### AIM OF THE TASK
Nothing in the records that follow should differ once you have copied them out.
▼
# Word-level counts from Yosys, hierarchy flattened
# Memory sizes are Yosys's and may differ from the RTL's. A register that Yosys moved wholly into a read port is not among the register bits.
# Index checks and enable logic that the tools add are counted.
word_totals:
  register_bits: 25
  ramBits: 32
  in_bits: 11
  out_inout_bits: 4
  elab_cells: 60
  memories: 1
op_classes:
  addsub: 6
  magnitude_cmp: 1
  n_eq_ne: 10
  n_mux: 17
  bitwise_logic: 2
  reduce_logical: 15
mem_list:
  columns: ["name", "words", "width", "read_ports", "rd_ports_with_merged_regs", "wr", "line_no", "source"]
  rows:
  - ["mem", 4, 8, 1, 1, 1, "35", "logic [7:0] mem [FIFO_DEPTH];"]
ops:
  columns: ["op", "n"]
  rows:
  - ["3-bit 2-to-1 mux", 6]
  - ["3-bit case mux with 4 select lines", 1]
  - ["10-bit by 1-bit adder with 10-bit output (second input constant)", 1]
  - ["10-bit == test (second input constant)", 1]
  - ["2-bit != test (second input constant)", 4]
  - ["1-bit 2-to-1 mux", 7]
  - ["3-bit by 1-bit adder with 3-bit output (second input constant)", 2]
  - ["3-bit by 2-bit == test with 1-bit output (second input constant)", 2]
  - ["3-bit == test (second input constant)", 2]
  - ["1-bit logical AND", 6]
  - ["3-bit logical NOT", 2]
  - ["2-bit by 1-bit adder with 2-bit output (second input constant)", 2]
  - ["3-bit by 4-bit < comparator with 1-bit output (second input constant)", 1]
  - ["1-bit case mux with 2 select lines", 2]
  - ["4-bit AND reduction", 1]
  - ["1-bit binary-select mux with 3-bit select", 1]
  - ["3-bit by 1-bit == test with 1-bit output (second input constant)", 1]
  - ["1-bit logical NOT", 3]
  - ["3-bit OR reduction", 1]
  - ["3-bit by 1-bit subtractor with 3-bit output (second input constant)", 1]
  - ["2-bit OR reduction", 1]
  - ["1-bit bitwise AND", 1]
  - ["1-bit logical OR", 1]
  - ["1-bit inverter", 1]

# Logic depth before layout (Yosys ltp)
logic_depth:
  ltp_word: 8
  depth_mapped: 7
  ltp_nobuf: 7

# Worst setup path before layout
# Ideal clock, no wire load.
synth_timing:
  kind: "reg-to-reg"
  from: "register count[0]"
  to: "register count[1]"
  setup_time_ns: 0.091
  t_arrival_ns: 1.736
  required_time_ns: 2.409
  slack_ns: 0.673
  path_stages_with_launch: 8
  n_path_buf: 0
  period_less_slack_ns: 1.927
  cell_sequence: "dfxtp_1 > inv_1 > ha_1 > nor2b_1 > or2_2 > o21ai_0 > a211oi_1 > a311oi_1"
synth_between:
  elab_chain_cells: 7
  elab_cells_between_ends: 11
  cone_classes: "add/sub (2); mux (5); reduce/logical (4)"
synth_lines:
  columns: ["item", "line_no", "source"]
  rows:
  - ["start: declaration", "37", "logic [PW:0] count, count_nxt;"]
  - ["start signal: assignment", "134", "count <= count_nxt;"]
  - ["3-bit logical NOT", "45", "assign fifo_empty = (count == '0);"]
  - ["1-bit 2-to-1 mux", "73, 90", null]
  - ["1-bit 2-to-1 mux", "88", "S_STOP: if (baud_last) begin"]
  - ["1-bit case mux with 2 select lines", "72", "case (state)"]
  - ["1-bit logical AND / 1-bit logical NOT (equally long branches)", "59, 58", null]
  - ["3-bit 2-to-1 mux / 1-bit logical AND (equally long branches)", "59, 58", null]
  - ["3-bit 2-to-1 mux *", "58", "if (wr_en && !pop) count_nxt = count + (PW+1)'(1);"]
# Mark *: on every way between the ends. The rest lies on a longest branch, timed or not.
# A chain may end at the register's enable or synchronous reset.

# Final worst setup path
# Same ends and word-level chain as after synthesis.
▲
### REPLY
# Word-level counts from Yosys, hierarchy flattened
# Memory sizes are Yosys's and may differ from the RTL's. A register that Yosys moved wholly into a read port is not among the register bits.
# Index checks and enable logic that the tools add are counted.
word_totals:
  register_bits: 25
  ramBits: 32
  in_bits: 11
  out_inout_bits: 4
  elab_cells: 60
  memories: 1
op_classes:
  addsub: 6
  magnitude_cmp: 1
  n_eq_ne: 10
  n_mux: 17
  bitwise_logic: 2
  reduce_logical: 15
mem_list:
  columns: ["name", "words", "width", "read_ports", "rd_ports_with_merged_regs", "wr", "line_no", "source"]
  rows:
  - ["mem", 4, 8, 1, 1, 1, "35", "logic [7:0] mem [FIFO_DEPTH];"]
ops:
  columns: ["op", "n"]
  rows:
  - ["3-bit 2-to-1 mux", 6]
  - ["3-bit case mux with 4 select lines", 1]
  - ["10-bit by 1-bit adder with 10-bit output (second input constant)", 1]
  - ["10-bit == test (second input constant)", 1]
  - ["2-bit != test (second input constant)", 4]
  - ["1-bit 2-to-1 mux", 7]
  - ["3-bit by 1-bit adder with 3-bit output (second input constant)", 2]
  - ["3-bit by 2-bit == test with 1-bit output (second input constant)", 2]
  - ["3-bit == test (second input constant)", 2]
  - ["1-bit logical AND", 6]
  - ["3-bit logical NOT", 2]
  - ["2-bit by 1-bit adder with 2-bit output (second input constant)", 2]
  - ["3-bit by 4-bit < comparator with 1-bit output (second input constant)", 1]
  - ["1-bit case mux with 2 select lines", 2]
  - ["4-bit AND reduction", 1]
  - ["1-bit binary-select mux with 3-bit select", 1]
  - ["3-bit by 1-bit == test with 1-bit output (second input constant)", 1]
  - ["1-bit logical NOT", 3]
  - ["3-bit OR reduction", 1]
  - ["3-bit by 1-bit subtractor with 3-bit output (second input constant)", 1]
  - ["2-bit OR reduction", 1]
  - ["1-bit bitwise AND", 1]
  - ["1-bit logical OR", 1]
  - ["1-bit inverter", 1]

# Logic depth before layout (Yosys ltp)
logic_depth:
  ltp_word: 8
  depth_mapped: 7
  ltp_nobuf: 7

# Worst setup path before layout
# Ideal clock, no wire load.
synth_timing:
  kind: "reg-to-reg"
  from: "register count[0]"
  to: "register count[1]"
  setup_time_ns: 0.091
  t_arrival_ns: 1.736
  required_time_ns: 2.409
  slack_ns: 0.673
  path_stages_with_launch: 8
  n_path_buf: 0
  period_less_slack_ns: 1.927
  cell_sequence: "dfxtp_1 > inv_1 > ha_1 > nor2b_1 > or2_2 > o21ai_0 > a211oi_1 > a311oi_1"
synth_between:
  elab_chain_cells: 7
  elab_cells_between_ends: 11
  cone_classes: "add/sub (2); mux (5); reduce/logical (4)"
synth_lines:
  columns: ["item", "line_no", "source"]
  rows:
  - ["start: declaration", "37", "logic [PW:0] count, count_nxt;"]
  - ["start signal: assignment", "134", "count <= count_nxt;"]
  - ["3-bit logical NOT", "45", "assign fifo_empty = (count == '0);"]
  - ["1-bit 2-to-1 mux", "73, 90", null]
  - ["1-bit 2-to-1 mux", "88", "S_STOP: if (baud_last) begin"]
  - ["1-bit case mux with 2 select lines", "72", "case (state)"]
  - ["1-bit logical AND / 1-bit logical NOT (equally long branches)", "59, 58", null]
  - ["3-bit 2-to-1 mux / 1-bit logical AND (equally long branches)", "59, 58", null]
  - ["3-bit 2-to-1 mux *", "58", "if (wr_en && !pop) count_nxt = count + (PW+1)'(1);"]
# Mark *: on every way between the ends. The rest lies on a longest branch, timed or not.
# A chain may end at the register's enable or synchronous reset.

# Final worst setup path
# Same ends and word-level chain as after synthesis.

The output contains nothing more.